The trouble comes when you’re chronologically an adult, but have the attention span of a child. Mix that with a self-study course and I am a dead man.

As I later learned, the financial services industry is a bad industry to work in if you hate to take tests. None of that mattered 20-plus years ago when I was making $5 an hour playing elevator music at WKEI radio. This pimply-faced kid with college loans needed to find a real job.

My older brother worked as a financial advisor and I was pretty sure he was making more than $5 an hour. That was all I needed to know. I figured out how to tie a tie and I was off for an interview. The fact that I was hired showed just how little pre-screening of employees was done back then.

Before I was officially an employee, my new company sent me some “study materials” so I could get prepared to take a little test known as the Series 7 exam. When I saw the size of the binders, I knew I had made a horrible mistake.

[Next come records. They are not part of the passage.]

File: src/rtl/scan_pkg.sv
// scan_pkg: shared state encoding and scan-origin helper for the digit scan controller
package scan_pkg;
  typedef enum logic [1:0] {SHOW, GAP, IDLE} scan_state_t;
  function automatic int start_idx(input bit down, input int n);
    return down ? n - 1 : 0;
  endfunction
endpackage

File: src/rtl/digit_next_sel.sv
// digit_next_sel: next enabled position strictly after cur in scan direction, with wrap flag
module digit_next_sel #(
  parameter int N        = 5,
  parameter int SEL_W    = $clog2(N),
  parameter int DIR_DOWN = 1
) (
  input  logic [SEL_W-1:0] cur,
  input  logic [N-1:0]     digit_en,
  output logic [SEL_W-1:0] nxt,
  output logic             wrapped,
  output logic             found
);
  int idx;
  // Walk offsets from farthest to nearest so the nearest enabled position wins
  always_comb begin
    nxt = cur;
    idx = 0;
    found = |digit_en;
    for (int k = N; k >= 1; k--) begin
      idx = (DIR_DOWN != 0) ? ((int'(cur) >= k) ? int'(cur) - k : int'(cur) + N - k)
                            : ((int'(cur) + k >= N) ? int'(cur) + k - N : int'(cur) + k);
      if (digit_en[idx[SEL_W-1:0]]) nxt = idx[SEL_W-1:0];
    end
    wrapped = (DIR_DOWN != 0) ? (nxt >= cur) : (nxt <= cur);
  end
endmodule

File: src/rtl/digit_scan_ctrl.sv
// digit_scan_ctrl: multiplexed display scan FSM with dwell, anti-ghost gap and digit masking
module digit_scan_ctrl
  import scan_pkg::*;
#(
  parameter int NUM_DIGITS = 5,
  parameter int SEL_W      = $clog2(NUM_DIGITS),
  parameter int DWELL      = 1,
  parameter int BLANK      = 0,
  parameter int DIR_DOWN   = 1
) (
  input  logic                  clk_1ms,
  input  logic                  reset,
  input  logic                  tick_en,
  input  logic [NUM_DIGITS-1:0] digit_en,
  output logic [SEL_W-1:0]      digit_select,
  output logic [NUM_DIGITS-1:0] digit_onehot,
  output logic                  blank,
  output logic                  frame_start
);
  localparam int DW    = $clog2(DWELL + 1);
  localparam int GW    = (BLANK > 0) ? $clog2(BLANK + 1) : 1;
  localparam int START = start_idx(DIR_DOWN != 0, NUM_DIGITS);
  localparam int FAR   = start_idx(DIR_DOWN == 0, NUM_DIGITS);
  scan_state_t state, state_n;
  logic [DW-1:0] dwell_cnt, dwell_n;
  logic [GW-1:0] gap_cnt, gap_n;
  logic [SEL_W-1:0] sel_n, search_cur, nxt;
  logic fs_n, blank_n, adv, wrapped, found;
  // Searching from the far end makes IDLE exit land on the first enabled digit at/after START
  assign search_cur = (state == IDLE) ? SEL_W'(FAR) : digit_select;
  digit_next_sel #(.N(NUM_DIGITS), .SEL_W(SEL_W), .DIR_DOWN(DIR_DOWN)) u_next (
    .cur(search_cur), .digit_en(digit_en), .nxt(nxt), .wrapped(wrapped), .found(found)
  );
  always_comb begin
    state_n = state;
    sel_n = digit_select;
    dwell_n = dwell_cnt;
    gap_n = gap_cnt;
    fs_n = 1'b0;
    adv = 1'b0;
    if (!found) begin
      state_n = IDLE;
      dwell_n = '0;
      gap_n = '0;
    end else if (tick_en) begin
      if (state == IDLE) adv = 1'b1;
      else if (state == SHOW) begin
        if (!digit_en[digit_select] || dwell_cnt == DW'(DWELL - 1)) begin
          dwell_n = '0;
          if (digit_en[digit_select] && BLANK > 0) state_n = GAP;
          else adv = 1'b1;
        end else dwell_n = dwell_cnt + DW'(1);
      end else begin
        if (gap_cnt == GW'(BLANK - 1)) begin
          gap_n = '0;
          adv = 1'b1;
        end else gap_n = gap_cnt + GW'(1);
      end
    end
    if (adv) begin
      sel_n = nxt;
      fs_n = wrapped;
      state_n = SHOW;
    end
    blank_n = (state_n != SHOW) || !digit_en[sel_n];
  end
  always_ff @(posedge clk_1ms) begin
    if (reset) begin
      state <= SHOW;
      digit_select <= SEL_W'(START);
      dwell_cnt <= '0;
      gap_cnt <= '0;
      frame_start <= 1'b0;
      blank <= !digit_en[SEL_W'(START)];
    end else begin
      state <= state_n;
      digit_select <= sel_n;
      dwell_cnt <= dwell_n;
      gap_cnt <= gap_n;
      frame_start <= fs_n;
      blank <= blank_n;
    end
  end
  assign digit_onehot = blank ? '0 : NUM_DIGITS'(1) << digit_select;
endmodule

Thankfully, the firm sent all of us to a Series 7 cram school. By some fluke of nature, I passed. Even though I was massively in debt and had successfully avoided any math or math-related courses since my junior year in high school, I was now qualified to invest other people’s money.

Eventually, I got into wholesaling and recruiting. At some point, my Series 7 lapsed. For about 15 years I was able to navigate the financial services world without it. Then, just when I thought I had made it, my employer informed me that I couldn’t receive any commissions unless I had my Series 7. Damn.

About a week later, two huge binders arrived. I made it all the way through the table of contents and quickly realized this wasn’t going to work. As I was about to upload my resume to, I found a website with an online class to prepare you for the Series 7 exam. It cost $125. One quick Paypal experience and I was back in school.

I couldn’t wait to see all the fancy digital multimedia effects that would make learning this material fun and exciting. What I got was a gray haired guy named Clark standing in front of a whiteboard. He obviously didn’t have a script and his jokes could have used a laugh track.

Since I’d already paid, I decided to give it try. Clark’s voice went to work on me like a hypnotist. When I zoned out (every 2 or 3 minutes) I could simply rewind Clark back a little and close my eyes again.

The class was broken up into nice bite-size pieces so the enormity of the material didn’t overwhelm you. There were multiple practice tests and if you needed, you could always go back, light some candles, have a glass of wine and listen to Clark again.

By the time I took the test, Clark had turned me into a securities expert and an alcoholic. I zipped through the test and passed with an 88 percent. Shortly after my triumph I was downsized and once again, my Series 7 license hangs in limbo.

It’s good to know that, should I ever need to take that damn test again, Clark and his whiteboard have got my back.